Minoxidil: Mechanisms of Action on Hair Growth

A.G. Messenger; J. Rundegren


The British Journal of Dermatology. 2004;150(2) 

In This Article

Minoxidil Sulphation

The antihypertensive activity of minoxidil is due to rapid relaxation of vascular smooth muscle by its sulphated metabolite, minoxidil sulphate.[12,13] The conversion of minoxidil to minoxidil sulphate is catalysed by sulphotransferase enzymes. Minoxidil sulphotransferase activity was initially demonstrated in rat liver[12] and has since been found in human liver,[14] platelets[15] and epidermal keratinocytes,[16] as well as in mouse vibrissae follicles,[17] rat pelage and vibrissae follicles and rat epidermal keratinocytes.[18,19] In scalp skin of stumptail macaques, sulphotransferase activity is largely localized in the hair follicle.[20] In rat pelage and vibrissae follicles, immunoreactivity for minoxidil sulphotransferase was seen in the outer root sheath.[18]

Five human cytosolic sulphotransferase genes have been discovered to date. They encode three classes of enzymes responsible for sulphating phenols and catecholamines, oestrogens and hydroxysteroids.[21] In human liver extracts, sulphation of minoxidil is catalysed by at least four sulphotransferases. Biochemical evidence for minoxidil sulphation by two phenol sulphotransferases has been found in human scalp skin[22] and Dooley[21] reported finding mRNA expression for four sulphotransferases in human epidermal keratinocytes. There are interindividual variations in scalp sulphotransferase activity and this correlates with the level in platelets.[22] In a clinical setting, scalp sulphotransferase activity was higher in men who responded to minoxidil compared with those who did not respond.[23]

Minoxidil sulphate is one of several chemically unrelated drugs which cause opening of plasma membrane adenosine triphosphate (ATP)-sensitive potassium channels (KATP channels), and its relaxant effect on vascular smooth muscle is mediated through this mechanism.[24,25] KATP channels are heteromultimers composed of a small subunit that belongs to the inwardly rectifying potassium channel superfamily (KIR6.1 or KIR6.2), and a large sulphonylurea receptor (SUR1, SUR2A or SUR2B) that binds sulphonylureas and ATP and belongs to the ATP-binding cassette (ABC) superfamily.[26] SUR1/KIR6.2 KATP channels are found in pancreatic and neuronal tissue, whereas SUR2A/KIR6.2 and SUR2B/KIR6.1 (or KIR6.2) form the cardiac and vascular smooth muscle KATP channels, respectively. Potassium channel openers act through binding to the sulphonylurea receptor moiety.[26]

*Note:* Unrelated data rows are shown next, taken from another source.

--- src/dsq_pkg.sv ---
// Purpose: shared types and constants of the drive sequencing state machine
// Assumes: 40 MHz system clock
// Notes:   state codes follow declaration order, 0 to 7
package dsq_pkg;

    ////////////////////////////////////////////////////////////////////////
    // main sequencing states, code 0 to 7 in this order
    typedef enum logic [2:0] {
        DSQ_ST_DISABLED,
        DSQ_ST_START_EN,
        DSQ_ST_SWITCHED_ON,
        DSQ_ST_READY,
        DSQ_ST_ENABLED,
        DSQ_ST_FSTOP,
        DSQ_ST_TRIP_ACT,
        DSQ_ST_TRIPPED
    } dsq_state_t;

    ////////////////////////////////////////////////////////////////////////
    // timing
    localparam int DSQ_CLK_HZ       = 40_000_000;
    localparam int DSQ_CONT_TMO_S   = 10;
    localparam int DSQ_CONT_TMO_CYC = DSQ_CONT_TMO_S * DSQ_CLK_HZ;
    localparam int DSQ_TMR_W        = 29;

    // transition numbers carried in the cause vector
    localparam int DSQ_TR_LO = 2;
    localparam int DSQ_TR_HI = 23;

    ////////////////////////////////////////////////////////////////////////
    // control inputs, active high except not_coast_stop and not_fast_stop, which are active low
    typedef struct packed {
        logic run;
        logic jog;
        logic not_coast_stop;
        logic not_fast_stop;
        logic enable;
        logic trip;
        logic trip_reset;
        logic contactor_closed;
        logic defluxed;
        logic stack_quenched;
        logic fstop_timer_done;
        logic fstop_mode_coast;
        logic zero_setpoint;
        logic stop_done;
        logic jog_stop_done;
    } dsq_cmd_t;

    // state flags
    typedef struct packed {
        logic tripped;
        logic running;
        logic jogging;
        logic stopping;
        logic out_contactor;
        logic switch_on_enable;
        logic switched_on;
        logic ready;
        logic healthy;
    } dsq_flags_t;

    // after reset only healthy is set
    localparam dsq_flags_t DSQ_FLAGS_RST = 9'h001;

    ////////////////////////////////////////////////////////////////////////
    // whole register state of the sequencer
    typedef struct packed {
        dsq_state_t                     state;
        logic [DSQ_TR_HI:DSQ_TR_LO]     cause_prev;
        logic                           trst_prev;
        logic                           run_prev;
        logic                           jog_prev;
        logic                           stop_cyc;
        logic [DSQ_TMR_W-1:0]           tmr;
        dsq_flags_t                     flags;
    } dsq_regs_t;

    localparam logic [DSQ_TMR_W-1:0] DSQ_TMR_RST = 29'h0000_0000;

endpackage : dsq_pkg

KATP channels are widely distributed in a variety of tissue and cell types, including cells of the heart, pancreas, vascular smooth muscle and the central nervous system, where they couple intracellular metabolic changes to the electrical activity of the plasma membrane.[27] These potassium channels sense the metabolic state of the cell -- channel opening is inhibited by ATP when energy levels are high and is activated when energy stores are depleted.[28] The consequence of KATP status depends on the cell and tissue type. For example, in pancreatic ß cells, KATP channels are involved in regulating insulin secretion. In vascular smooth muscle cells the vasodilating action of potassium channel openers is due to membrane hyperpolarization and a reduction in Ca2+ influx, which reduces the electrical excitability of the cell. It has also been suggested that potassium channel activity is required for early-stage cell proliferation by G1 progression of the cell cycle.[29] Minoxidil was shown to increase DNA synthesis, whereas glibenclamide suppressed DNA synthesis in rat primary hepatocyte cultures.[30] Hepatocyte potassium currents were augmented by minoxidil and attenuated by glibenclamide.